## Try it
Every line below from the one containing "- SETUP_SLACK_MARGIN: -0.31 -> not set" through the one containing "Compound-gate portion of" must be transcribed exactly. Omit all lines outside that stretch.

## The records
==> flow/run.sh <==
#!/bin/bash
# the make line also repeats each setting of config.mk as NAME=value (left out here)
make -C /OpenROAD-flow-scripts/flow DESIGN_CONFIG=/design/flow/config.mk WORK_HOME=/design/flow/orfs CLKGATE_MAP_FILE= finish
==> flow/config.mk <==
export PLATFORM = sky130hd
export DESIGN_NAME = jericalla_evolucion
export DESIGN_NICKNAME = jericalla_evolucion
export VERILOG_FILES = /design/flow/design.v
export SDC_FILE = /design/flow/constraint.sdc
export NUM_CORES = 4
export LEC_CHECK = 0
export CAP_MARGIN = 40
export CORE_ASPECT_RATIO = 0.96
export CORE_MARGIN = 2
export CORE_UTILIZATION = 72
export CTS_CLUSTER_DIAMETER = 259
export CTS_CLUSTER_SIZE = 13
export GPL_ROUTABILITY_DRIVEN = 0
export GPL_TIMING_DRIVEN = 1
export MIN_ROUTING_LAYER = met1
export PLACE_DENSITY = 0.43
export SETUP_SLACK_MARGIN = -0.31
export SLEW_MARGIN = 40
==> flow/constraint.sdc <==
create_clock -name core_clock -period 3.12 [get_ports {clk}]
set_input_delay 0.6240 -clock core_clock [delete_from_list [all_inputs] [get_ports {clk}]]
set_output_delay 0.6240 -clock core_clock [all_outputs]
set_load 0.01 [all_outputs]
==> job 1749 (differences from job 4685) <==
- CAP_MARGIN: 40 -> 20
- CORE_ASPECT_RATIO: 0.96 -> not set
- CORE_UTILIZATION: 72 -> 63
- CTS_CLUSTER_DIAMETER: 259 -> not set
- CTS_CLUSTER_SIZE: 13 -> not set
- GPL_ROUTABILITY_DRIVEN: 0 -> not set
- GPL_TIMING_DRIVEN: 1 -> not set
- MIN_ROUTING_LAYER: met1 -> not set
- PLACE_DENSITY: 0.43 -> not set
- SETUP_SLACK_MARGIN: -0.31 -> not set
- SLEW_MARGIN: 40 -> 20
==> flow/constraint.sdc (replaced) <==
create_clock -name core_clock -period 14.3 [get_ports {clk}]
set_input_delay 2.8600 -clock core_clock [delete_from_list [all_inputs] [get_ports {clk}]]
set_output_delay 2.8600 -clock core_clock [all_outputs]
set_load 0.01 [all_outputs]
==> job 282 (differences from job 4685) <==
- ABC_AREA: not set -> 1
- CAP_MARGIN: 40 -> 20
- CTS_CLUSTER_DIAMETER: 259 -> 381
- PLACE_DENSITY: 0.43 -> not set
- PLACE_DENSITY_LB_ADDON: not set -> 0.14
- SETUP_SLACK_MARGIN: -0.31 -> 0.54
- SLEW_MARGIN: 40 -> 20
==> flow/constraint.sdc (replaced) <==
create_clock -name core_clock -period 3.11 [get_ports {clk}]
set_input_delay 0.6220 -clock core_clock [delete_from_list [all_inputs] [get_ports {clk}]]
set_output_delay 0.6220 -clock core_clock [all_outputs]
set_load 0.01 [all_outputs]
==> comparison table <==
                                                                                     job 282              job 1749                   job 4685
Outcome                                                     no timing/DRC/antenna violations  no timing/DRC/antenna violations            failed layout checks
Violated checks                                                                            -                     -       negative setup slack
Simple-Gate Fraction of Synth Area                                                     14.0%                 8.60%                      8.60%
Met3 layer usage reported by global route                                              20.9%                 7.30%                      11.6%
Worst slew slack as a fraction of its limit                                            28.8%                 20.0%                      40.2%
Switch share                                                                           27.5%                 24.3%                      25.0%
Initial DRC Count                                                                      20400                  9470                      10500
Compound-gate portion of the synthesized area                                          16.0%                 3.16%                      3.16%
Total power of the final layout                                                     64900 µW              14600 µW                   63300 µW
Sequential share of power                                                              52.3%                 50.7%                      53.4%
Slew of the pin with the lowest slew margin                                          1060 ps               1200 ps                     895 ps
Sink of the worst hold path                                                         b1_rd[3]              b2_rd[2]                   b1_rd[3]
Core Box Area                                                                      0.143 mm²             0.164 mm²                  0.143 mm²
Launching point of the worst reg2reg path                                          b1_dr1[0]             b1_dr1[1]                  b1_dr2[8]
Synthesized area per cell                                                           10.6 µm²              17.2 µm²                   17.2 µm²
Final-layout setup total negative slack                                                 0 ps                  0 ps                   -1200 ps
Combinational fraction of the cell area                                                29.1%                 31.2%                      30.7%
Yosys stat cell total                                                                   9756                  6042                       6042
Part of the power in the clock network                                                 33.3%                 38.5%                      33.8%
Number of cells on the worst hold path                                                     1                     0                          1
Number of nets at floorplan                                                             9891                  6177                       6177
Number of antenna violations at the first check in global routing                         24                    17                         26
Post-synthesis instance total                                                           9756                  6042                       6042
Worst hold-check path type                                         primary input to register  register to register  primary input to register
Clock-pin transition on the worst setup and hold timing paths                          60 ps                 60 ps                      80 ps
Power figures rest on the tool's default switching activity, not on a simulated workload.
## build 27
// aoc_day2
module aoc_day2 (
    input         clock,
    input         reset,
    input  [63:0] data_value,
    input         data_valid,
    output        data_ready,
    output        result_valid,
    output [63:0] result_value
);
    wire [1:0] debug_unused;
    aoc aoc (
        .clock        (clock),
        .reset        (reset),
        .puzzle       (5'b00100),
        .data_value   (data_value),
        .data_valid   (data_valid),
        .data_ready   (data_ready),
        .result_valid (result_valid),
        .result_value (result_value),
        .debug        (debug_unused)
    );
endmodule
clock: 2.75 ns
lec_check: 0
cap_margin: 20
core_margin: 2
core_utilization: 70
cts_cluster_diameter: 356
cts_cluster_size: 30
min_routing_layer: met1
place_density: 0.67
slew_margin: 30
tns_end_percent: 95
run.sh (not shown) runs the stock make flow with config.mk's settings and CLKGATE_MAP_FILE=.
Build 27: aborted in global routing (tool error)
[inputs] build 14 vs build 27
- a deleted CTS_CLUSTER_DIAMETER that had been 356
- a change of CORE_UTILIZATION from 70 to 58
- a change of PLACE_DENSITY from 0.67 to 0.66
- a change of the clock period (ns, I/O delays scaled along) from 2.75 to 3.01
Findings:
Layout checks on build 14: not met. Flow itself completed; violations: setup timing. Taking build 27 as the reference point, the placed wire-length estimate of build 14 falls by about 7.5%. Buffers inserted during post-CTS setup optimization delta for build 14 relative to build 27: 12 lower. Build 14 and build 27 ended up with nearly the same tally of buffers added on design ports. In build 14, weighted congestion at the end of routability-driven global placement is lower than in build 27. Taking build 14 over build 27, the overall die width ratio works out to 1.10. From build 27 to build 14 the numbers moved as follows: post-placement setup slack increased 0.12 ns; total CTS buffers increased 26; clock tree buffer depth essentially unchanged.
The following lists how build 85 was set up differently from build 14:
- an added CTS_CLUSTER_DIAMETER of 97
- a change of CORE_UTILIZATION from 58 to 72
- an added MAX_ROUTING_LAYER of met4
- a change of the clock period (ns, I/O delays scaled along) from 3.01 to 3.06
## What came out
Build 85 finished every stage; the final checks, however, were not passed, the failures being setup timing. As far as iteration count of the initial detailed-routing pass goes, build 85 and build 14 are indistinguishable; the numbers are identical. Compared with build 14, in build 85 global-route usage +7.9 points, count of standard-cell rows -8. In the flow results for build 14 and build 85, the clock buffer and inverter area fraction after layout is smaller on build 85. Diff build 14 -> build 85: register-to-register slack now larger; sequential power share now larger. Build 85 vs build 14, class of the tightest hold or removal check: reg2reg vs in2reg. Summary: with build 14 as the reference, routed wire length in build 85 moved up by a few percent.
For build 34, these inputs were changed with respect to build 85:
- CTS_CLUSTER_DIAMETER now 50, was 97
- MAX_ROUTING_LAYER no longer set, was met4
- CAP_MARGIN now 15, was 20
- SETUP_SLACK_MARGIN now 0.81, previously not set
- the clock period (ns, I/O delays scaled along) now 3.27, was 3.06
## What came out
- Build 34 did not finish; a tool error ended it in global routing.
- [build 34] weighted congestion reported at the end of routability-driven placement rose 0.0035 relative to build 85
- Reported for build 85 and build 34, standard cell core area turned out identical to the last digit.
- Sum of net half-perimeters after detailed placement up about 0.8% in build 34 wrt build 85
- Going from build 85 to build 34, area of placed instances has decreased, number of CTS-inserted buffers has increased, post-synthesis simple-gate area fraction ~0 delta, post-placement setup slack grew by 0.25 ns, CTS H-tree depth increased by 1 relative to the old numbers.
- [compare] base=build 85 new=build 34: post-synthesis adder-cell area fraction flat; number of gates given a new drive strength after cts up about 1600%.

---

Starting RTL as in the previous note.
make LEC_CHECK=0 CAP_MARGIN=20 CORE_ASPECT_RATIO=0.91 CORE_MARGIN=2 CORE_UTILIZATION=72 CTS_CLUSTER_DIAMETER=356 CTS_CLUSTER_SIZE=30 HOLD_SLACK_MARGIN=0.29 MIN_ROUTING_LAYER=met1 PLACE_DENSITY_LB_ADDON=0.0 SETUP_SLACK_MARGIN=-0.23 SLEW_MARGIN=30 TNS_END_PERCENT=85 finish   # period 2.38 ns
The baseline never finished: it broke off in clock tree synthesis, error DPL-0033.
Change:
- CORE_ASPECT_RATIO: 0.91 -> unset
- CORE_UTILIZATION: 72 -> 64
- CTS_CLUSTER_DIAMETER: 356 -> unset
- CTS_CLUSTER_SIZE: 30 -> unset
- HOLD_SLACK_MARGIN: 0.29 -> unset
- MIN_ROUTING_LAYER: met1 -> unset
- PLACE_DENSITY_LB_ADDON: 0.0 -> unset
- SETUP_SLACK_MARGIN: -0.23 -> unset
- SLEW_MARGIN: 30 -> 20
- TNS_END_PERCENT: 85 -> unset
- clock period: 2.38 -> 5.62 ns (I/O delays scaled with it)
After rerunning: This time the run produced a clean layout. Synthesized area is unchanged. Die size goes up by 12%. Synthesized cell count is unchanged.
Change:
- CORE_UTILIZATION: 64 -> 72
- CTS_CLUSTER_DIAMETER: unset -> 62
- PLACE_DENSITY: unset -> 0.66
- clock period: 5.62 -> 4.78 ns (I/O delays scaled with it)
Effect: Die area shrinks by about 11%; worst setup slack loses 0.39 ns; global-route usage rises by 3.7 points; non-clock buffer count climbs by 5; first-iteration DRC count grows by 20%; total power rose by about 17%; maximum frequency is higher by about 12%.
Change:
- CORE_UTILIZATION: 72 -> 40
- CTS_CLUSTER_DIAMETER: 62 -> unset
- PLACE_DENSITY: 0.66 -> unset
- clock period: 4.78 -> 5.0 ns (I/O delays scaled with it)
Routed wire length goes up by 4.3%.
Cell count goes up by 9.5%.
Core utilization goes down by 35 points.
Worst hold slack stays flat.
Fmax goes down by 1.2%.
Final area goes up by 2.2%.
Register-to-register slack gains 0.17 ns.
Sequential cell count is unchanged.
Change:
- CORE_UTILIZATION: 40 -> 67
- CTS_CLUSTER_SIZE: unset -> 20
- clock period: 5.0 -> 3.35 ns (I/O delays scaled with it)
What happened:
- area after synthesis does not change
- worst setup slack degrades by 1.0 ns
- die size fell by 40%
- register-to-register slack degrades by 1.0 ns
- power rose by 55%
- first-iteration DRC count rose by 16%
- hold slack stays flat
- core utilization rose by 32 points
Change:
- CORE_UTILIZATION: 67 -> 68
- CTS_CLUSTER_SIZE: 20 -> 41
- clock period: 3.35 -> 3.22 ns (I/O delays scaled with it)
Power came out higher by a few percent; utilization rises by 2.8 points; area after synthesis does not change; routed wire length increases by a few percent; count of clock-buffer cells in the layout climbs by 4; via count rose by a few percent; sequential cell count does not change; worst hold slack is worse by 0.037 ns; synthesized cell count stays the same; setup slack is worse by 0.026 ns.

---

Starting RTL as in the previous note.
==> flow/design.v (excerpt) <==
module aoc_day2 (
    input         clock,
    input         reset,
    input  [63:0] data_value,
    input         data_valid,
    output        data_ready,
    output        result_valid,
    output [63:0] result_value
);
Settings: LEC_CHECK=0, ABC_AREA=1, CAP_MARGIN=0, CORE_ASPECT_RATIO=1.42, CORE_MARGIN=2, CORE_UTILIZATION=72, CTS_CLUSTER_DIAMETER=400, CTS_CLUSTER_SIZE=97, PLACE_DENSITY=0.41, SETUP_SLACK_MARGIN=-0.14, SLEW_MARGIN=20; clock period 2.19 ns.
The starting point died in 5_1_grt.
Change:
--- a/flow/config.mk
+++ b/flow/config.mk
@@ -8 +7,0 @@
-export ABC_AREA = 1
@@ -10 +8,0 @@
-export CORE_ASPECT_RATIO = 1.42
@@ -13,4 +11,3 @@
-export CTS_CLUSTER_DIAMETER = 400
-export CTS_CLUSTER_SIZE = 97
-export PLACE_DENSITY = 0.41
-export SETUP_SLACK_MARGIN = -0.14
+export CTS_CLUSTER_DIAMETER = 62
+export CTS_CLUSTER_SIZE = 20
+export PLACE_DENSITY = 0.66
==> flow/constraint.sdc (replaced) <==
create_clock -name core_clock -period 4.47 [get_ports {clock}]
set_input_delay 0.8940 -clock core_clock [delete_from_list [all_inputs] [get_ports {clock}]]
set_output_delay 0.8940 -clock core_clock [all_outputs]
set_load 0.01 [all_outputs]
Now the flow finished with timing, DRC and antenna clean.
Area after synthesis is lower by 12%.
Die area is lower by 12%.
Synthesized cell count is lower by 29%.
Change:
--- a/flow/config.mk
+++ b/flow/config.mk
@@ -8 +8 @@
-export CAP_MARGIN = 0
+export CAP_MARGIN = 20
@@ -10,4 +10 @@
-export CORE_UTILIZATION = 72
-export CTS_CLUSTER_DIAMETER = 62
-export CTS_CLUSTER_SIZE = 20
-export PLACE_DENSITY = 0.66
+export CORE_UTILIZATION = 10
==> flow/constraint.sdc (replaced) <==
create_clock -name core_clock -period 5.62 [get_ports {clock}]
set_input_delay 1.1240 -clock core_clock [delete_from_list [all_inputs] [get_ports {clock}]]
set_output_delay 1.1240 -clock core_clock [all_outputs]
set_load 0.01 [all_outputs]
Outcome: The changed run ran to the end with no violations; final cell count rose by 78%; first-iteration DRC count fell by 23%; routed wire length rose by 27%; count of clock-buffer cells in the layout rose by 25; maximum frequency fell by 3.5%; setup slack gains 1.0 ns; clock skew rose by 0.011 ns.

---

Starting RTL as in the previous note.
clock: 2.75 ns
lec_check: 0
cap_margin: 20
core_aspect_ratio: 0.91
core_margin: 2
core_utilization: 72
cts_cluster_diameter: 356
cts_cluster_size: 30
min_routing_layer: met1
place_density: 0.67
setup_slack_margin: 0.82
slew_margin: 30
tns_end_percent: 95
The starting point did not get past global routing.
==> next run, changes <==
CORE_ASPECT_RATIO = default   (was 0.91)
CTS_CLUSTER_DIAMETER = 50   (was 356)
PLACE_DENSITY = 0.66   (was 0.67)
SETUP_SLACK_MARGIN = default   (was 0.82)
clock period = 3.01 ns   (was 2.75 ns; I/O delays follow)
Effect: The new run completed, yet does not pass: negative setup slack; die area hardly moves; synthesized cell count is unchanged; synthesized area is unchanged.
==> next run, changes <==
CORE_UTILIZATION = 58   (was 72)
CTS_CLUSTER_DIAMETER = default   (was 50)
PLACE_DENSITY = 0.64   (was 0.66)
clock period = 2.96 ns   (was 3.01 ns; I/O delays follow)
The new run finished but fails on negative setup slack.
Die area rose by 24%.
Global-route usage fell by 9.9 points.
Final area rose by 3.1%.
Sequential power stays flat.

## Finished exercise
- SETUP_SLACK_MARGIN: -0.31 -> not set
- SLEW_MARGIN: 40 -> 20
==> flow/constraint.sdc (replaced) <==
create_clock -name core_clock -period 14.3 [get_ports {clk}]
set_input_delay 2.8600 -clock core_clock [delete_from_list [all_inputs] [get_ports {clk}]]
set_output_delay 2.8600 -clock core_clock [all_outputs]
set_load 0.01 [all_outputs]
==> job 282 (differences from job 4685) <==
- ABC_AREA: not set -> 1
- CAP_MARGIN: 40 -> 20
- CTS_CLUSTER_DIAMETER: 259 -> 381
- PLACE_DENSITY: 0.43 -> not set
- PLACE_DENSITY_LB_ADDON: not set -> 0.14
- SETUP_SLACK_MARGIN: -0.31 -> 0.54
- SLEW_MARGIN: 40 -> 20
==> flow/constraint.sdc (replaced) <==
create_clock -name core_clock -period 3.11 [get_ports {clk}]
set_input_delay 0.6220 -clock core_clock [delete_from_list [all_inputs] [get_ports {clk}]]
set_output_delay 0.6220 -clock core_clock [all_outputs]
set_load 0.01 [all_outputs]
==> comparison table <==
                                                                                     job 282              job 1749                   job 4685
Outcome                                                     no timing/DRC/antenna violations  no timing/DRC/antenna violations            failed layout checks
Violated checks                                                                            -                     -       negative setup slack
Simple-Gate Fraction of Synth Area                                                     14.0%                 8.60%                      8.60%
Met3 layer usage reported by global route                                              20.9%                 7.30%                      11.6%
Worst slew slack as a fraction of its limit                                            28.8%                 20.0%                      40.2%
Switch share                                                                           27.5%                 24.3%                      25.0%
Initial DRC Count                                                                      20400                  9470                      10500
Compound-gate portion of the synthesized area                                          16.0%                 3.16%                      3.16%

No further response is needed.